= Exercise prompt =
Print, in exact form, the lines below from the one containing "488 | 0.000532 |" through the one containing "hold endpoints to", and omit all others.
--- START ---
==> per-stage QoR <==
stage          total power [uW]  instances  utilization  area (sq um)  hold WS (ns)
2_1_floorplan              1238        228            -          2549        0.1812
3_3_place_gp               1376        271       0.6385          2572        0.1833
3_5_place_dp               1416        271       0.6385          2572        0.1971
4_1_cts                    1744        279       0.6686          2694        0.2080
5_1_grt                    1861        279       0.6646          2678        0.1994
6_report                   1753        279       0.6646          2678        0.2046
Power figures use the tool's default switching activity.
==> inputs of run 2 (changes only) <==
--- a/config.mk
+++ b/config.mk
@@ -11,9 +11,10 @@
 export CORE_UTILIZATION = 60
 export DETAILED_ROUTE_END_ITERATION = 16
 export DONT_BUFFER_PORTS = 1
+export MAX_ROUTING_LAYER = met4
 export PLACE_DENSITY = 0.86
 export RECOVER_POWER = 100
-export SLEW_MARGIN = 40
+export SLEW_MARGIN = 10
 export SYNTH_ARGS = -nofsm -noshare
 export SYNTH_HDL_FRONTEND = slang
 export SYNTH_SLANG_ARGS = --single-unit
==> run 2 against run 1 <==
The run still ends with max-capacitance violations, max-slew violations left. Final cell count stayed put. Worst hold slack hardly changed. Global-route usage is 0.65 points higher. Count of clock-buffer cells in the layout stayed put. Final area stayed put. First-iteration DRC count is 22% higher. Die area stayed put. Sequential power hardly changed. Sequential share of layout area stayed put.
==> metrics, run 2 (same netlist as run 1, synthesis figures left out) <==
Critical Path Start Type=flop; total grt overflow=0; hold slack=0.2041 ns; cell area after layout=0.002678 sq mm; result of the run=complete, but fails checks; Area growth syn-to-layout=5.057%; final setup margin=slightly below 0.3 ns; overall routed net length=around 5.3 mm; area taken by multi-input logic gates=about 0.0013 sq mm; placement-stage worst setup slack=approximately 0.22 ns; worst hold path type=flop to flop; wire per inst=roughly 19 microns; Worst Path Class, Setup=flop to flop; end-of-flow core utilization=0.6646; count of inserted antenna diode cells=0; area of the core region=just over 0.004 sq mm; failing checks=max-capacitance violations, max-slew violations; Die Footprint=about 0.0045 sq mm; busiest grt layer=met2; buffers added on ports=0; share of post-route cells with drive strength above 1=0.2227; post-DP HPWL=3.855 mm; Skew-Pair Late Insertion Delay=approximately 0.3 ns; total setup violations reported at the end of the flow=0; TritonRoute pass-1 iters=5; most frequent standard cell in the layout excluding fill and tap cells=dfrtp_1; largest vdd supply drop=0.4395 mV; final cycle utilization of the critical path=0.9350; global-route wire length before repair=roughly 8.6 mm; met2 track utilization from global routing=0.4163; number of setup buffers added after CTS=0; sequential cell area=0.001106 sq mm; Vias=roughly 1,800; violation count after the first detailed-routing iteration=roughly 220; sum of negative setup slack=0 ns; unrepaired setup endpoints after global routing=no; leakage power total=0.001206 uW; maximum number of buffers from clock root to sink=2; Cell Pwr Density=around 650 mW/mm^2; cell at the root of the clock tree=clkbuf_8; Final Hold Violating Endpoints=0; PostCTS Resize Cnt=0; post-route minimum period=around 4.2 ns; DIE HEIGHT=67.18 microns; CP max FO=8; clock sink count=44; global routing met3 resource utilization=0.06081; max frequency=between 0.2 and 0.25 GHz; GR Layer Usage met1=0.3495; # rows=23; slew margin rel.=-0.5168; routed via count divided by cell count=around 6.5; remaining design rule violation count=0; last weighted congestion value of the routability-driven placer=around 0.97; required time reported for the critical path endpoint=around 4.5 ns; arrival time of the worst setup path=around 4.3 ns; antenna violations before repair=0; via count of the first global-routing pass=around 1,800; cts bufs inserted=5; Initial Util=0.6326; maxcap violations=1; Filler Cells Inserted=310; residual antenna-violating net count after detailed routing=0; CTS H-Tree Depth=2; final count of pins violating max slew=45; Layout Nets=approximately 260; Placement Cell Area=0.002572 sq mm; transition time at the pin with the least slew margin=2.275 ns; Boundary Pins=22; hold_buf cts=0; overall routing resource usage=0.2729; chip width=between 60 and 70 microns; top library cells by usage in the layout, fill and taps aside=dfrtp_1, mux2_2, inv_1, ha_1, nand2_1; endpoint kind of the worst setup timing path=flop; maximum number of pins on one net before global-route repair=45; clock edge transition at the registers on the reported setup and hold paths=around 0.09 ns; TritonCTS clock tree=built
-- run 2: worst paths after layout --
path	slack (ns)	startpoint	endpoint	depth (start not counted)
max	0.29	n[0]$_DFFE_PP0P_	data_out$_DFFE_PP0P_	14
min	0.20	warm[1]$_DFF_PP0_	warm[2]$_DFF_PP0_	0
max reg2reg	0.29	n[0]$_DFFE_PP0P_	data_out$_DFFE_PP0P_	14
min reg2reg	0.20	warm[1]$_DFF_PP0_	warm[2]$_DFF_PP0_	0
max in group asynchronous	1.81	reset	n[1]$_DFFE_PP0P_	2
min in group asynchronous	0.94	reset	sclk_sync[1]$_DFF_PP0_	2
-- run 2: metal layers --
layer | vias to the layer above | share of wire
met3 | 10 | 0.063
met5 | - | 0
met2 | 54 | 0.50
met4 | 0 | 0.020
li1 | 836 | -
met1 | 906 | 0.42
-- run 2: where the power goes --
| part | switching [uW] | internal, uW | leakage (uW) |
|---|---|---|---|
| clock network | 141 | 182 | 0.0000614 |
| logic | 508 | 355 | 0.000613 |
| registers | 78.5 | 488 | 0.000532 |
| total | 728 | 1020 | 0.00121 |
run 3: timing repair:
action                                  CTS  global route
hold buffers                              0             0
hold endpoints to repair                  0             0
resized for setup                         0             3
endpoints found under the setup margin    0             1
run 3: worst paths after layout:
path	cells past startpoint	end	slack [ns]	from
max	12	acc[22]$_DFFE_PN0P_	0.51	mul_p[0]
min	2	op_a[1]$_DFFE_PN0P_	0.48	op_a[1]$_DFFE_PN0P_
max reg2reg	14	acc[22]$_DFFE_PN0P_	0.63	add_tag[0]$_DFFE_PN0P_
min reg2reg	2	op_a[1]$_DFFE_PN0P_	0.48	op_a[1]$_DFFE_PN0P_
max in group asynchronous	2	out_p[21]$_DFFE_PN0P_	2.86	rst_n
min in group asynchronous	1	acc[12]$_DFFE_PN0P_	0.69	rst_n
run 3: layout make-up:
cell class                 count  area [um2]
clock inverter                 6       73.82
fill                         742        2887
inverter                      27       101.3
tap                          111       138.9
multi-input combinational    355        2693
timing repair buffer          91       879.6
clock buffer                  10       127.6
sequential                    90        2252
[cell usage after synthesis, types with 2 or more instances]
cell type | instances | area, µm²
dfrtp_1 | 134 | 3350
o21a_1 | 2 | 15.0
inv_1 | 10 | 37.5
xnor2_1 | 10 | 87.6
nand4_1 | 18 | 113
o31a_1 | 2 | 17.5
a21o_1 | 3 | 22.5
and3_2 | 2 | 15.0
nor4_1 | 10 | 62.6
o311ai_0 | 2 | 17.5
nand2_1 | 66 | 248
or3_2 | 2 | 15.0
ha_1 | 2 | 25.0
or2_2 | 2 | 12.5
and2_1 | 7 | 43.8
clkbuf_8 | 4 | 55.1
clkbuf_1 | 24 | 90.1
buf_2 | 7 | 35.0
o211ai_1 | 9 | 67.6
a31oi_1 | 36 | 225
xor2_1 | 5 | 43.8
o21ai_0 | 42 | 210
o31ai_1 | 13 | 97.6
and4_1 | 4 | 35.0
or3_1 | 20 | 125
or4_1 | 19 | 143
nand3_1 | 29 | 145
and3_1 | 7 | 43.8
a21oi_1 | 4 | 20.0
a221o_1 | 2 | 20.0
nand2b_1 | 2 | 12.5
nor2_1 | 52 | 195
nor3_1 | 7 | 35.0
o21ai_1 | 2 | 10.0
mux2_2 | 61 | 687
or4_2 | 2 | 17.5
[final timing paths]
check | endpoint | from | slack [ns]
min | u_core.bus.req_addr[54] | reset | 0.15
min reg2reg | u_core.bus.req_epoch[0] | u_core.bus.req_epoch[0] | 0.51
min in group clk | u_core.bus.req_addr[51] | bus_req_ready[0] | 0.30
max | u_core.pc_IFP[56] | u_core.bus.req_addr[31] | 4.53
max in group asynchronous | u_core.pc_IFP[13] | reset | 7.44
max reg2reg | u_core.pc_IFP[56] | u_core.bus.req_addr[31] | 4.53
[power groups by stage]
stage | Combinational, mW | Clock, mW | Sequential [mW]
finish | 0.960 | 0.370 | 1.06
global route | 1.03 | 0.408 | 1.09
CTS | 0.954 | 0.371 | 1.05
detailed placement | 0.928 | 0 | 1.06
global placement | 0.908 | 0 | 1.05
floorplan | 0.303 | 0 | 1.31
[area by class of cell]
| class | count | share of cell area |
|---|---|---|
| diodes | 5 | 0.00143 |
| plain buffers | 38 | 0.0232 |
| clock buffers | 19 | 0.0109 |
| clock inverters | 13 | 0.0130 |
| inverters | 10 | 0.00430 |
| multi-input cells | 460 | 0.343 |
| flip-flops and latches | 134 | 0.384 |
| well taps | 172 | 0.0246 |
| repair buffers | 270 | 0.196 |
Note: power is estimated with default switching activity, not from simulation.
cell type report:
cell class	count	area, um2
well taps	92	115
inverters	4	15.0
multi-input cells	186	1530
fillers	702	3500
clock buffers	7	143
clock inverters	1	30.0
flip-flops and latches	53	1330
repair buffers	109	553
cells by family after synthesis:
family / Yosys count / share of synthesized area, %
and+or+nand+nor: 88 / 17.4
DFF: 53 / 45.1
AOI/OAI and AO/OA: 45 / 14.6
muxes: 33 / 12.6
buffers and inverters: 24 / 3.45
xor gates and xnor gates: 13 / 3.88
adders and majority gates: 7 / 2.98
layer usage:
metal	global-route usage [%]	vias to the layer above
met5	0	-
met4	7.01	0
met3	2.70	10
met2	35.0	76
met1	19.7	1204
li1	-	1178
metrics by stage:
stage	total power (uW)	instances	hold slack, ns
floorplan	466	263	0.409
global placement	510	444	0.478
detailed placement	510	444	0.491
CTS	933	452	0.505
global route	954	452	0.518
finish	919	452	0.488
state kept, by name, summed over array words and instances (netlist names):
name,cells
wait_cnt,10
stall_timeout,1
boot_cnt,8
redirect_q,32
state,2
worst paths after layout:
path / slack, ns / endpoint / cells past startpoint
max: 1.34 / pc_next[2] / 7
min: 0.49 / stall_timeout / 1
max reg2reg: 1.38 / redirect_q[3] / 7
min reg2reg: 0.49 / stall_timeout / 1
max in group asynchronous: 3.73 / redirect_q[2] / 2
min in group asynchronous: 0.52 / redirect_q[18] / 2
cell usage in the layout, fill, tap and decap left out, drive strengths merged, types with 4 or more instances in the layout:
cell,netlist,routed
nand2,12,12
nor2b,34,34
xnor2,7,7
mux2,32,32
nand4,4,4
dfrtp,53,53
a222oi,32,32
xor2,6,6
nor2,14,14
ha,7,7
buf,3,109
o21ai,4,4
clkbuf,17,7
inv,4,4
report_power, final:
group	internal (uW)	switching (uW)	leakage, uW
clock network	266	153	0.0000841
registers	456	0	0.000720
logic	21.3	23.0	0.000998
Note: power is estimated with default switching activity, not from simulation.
**src/rtl/bcd_pkg.sv**
```systemverilog
// Shared types and constants for the sequential binary-to-BCD converter.
// Used by the top-level FSM and by the per-digit dabble cell.
package bcd_pkg;

  typedef enum logic [1:0] {
    IDLE   = 2'd0,
    SHIFT  = 2'd1,
    FINISH = 2'd2
  } state_t;

  localparam logic [3:0] BCD_BLANK     = 4'hF;
  localparam logic [3:0] BCD_NINE      = 4'h9;
  localparam logic [3:0] DABBLE_THRESH = 4'd5;

  // The counter has to hold BIN_W itself, not just BIN_W-1.
  function automatic int cnt_width(input int bin_w);
    return $clog2(bin_w + 1);
  endfunction

endpackage

```
**src/rtl/bcd_dabble_digit.sv**
```systemverilog
// One BCD digit of the double-dabble chain: add-3 correction, then shift
// left by one bit, taking shift_in at the bottom and passing the top bit on.
module bcd_dabble_digit
  import bcd_pkg::*;
(
  input  logic [3:0] digit,
  input  logic       shift_in,
  output logic [3:0] digit_next,
  output logic       shift_out
);

  logic [3:0] adj;

  assign adj        = (digit >= DABBLE_THRESH) ? digit + 4'd3 : digit;
  assign digit_next = {adj[2:0], shift_in};
  assign shift_out  = adj[3];

endmodule

```
**src/rtl/bin_to_bcd_seq.sv**
```systemverilog
// Sequential binary-to-BCD converter (shift-and-add-3), one bit per cycle,
// with optional leading-zero blanking and overflow saturation to all nines.
//
//   state  | meaning
//   -------+-----------------------------------------------------------
//   IDLE   | waiting for start; outputs hold the last result
//   SHIFT  | one dabble+shift step per cycle, BIN_W cycles in total
//   FINISH | publish result (blanked or saturated), raise done next edge
module bin_to_bcd_seq
  import bcd_pkg::*;
#(
  parameter int BIN_W  = 17,
  parameter int DIGITS = 6
) (
  input  logic                  clk,
  input  logic                  rst_n,
  input  logic                  start,
  input  logic [BIN_W-1:0]      bin_in,
  input  logic                  lz_blank,
  output logic                  busy,
  output logic                  done,
  output logic                  ovf,
  output logic [4*DIGITS-1:0]   bcd_out
);

  localparam int CNT_W = cnt_width(BIN_W);
  localparam int BCD_W = 4 * DIGITS;

  // Reset shows a single "0" with every higher digit blank.
  localparam logic [BCD_W-1:0] BCD_RESET = {{(DIGITS-1){BCD_BLANK}}, 4'h0};
  localparam logic [BCD_W-1:0] BCD_SAT   = {DIGITS{BCD_NINE}};

  state_t             state;
  state_t             state_nxt;
  logic [BIN_W-1:0]   bin_reg;
  logic [BCD_W-1:0]   scratch;
  logic [BCD_W-1:0]   scratch_nxt;
  logic [DIGITS:0]    chain;
  logic [CNT_W-1:0]   cnt;
  logic               lz_reg;
  logic               ovf_sticky;
  logic [BCD_W-1:0]   blanked;
  logic               seen;

  assign chain[0] = bin_reg[BIN_W-1];

  for (genvar g = 0; g < DIGITS; g++) begin : g_digit
    bcd_dabble_digit u_digit (
      .digit      (scratch[4*g +: 4]),
      .shift_in   (chain[g]),
      .digit_next (scratch_nxt[4*g +: 4]),
      .shift_out  (chain[g+1])
    );
  end

  always_ff @(posedge clk or negedge rst_n) begin
    if (!rst_n) begin
      state <= IDLE;
    end else begin
      state <= state_nxt;
    end
  end

  always_comb begin
    state_nxt = state;
    case (state)
      IDLE:    if (start) state_nxt = SHIFT;
      SHIFT:   if (cnt == CNT_W'(1)) state_nxt = FINISH;
      FINISH:  state_nxt = IDLE;
      default: state_nxt = IDLE;
    endcase
  end

  assign busy = (state != IDLE);

  // Blank every digit above the most significant nonzero one; digit 0 stays.
  always_comb begin
    blanked = scratch;
    seen    = 1'b0;
    for (int i = DIGITS - 1; i >= 1; i--) begin
      if (scratch[4*i +: 4] != 4'h0) seen = 1'b1;
      if (lz_reg && !seen) blanked[4*i +: 4] = BCD_BLANK;
    end
  end

  always_ff @(posedge clk or negedge rst_n) begin
    if (!rst_n) begin
      bin_reg    <= '0;
      scratch    <= '0;
      cnt        <= '0;
      lz_reg     <= 1'b0;
      ovf_sticky <= 1'b0;
      done       <= 1'b0;
      ovf        <= 1'b0;
      bcd_out    <= BCD_RESET;
    end else begin
      done <= 1'b0;
      case (state)
        IDLE: begin
          if (start) begin
            bin_reg    <= bin_in;
            lz_reg     <= lz_blank;
            scratch    <= '0;
            ovf_sticky <= 1'b0;
            cnt        <= CNT_W'(BIN_W);
          end
        end
        SHIFT: begin
          scratch <= scratch_nxt;
          bin_reg <= {bin_reg[BIN_W-2:0], 1'b0};
          cnt     <= cnt - CNT_W'(1);
          if (chain[DIGITS]) ovf_sticky <= 1'b1;
        end
        FINISH: begin
          done    <= 1'b1;
          ovf     <= ovf_sticky;
          bcd_out <= ovf_sticky ? BCD_SAT : blanked;
        end
        default: ;
      endcase
    end
  end

endmodule

```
--- END ---
= Written solution =
| registers | 78.5 | 488 | 0.000532 |
| total | 728 | 1020 | 0.00121 |
run 3: timing repair:
action                                  CTS  global route
hold buffers                              0             0
hold endpoints to repair                  0             0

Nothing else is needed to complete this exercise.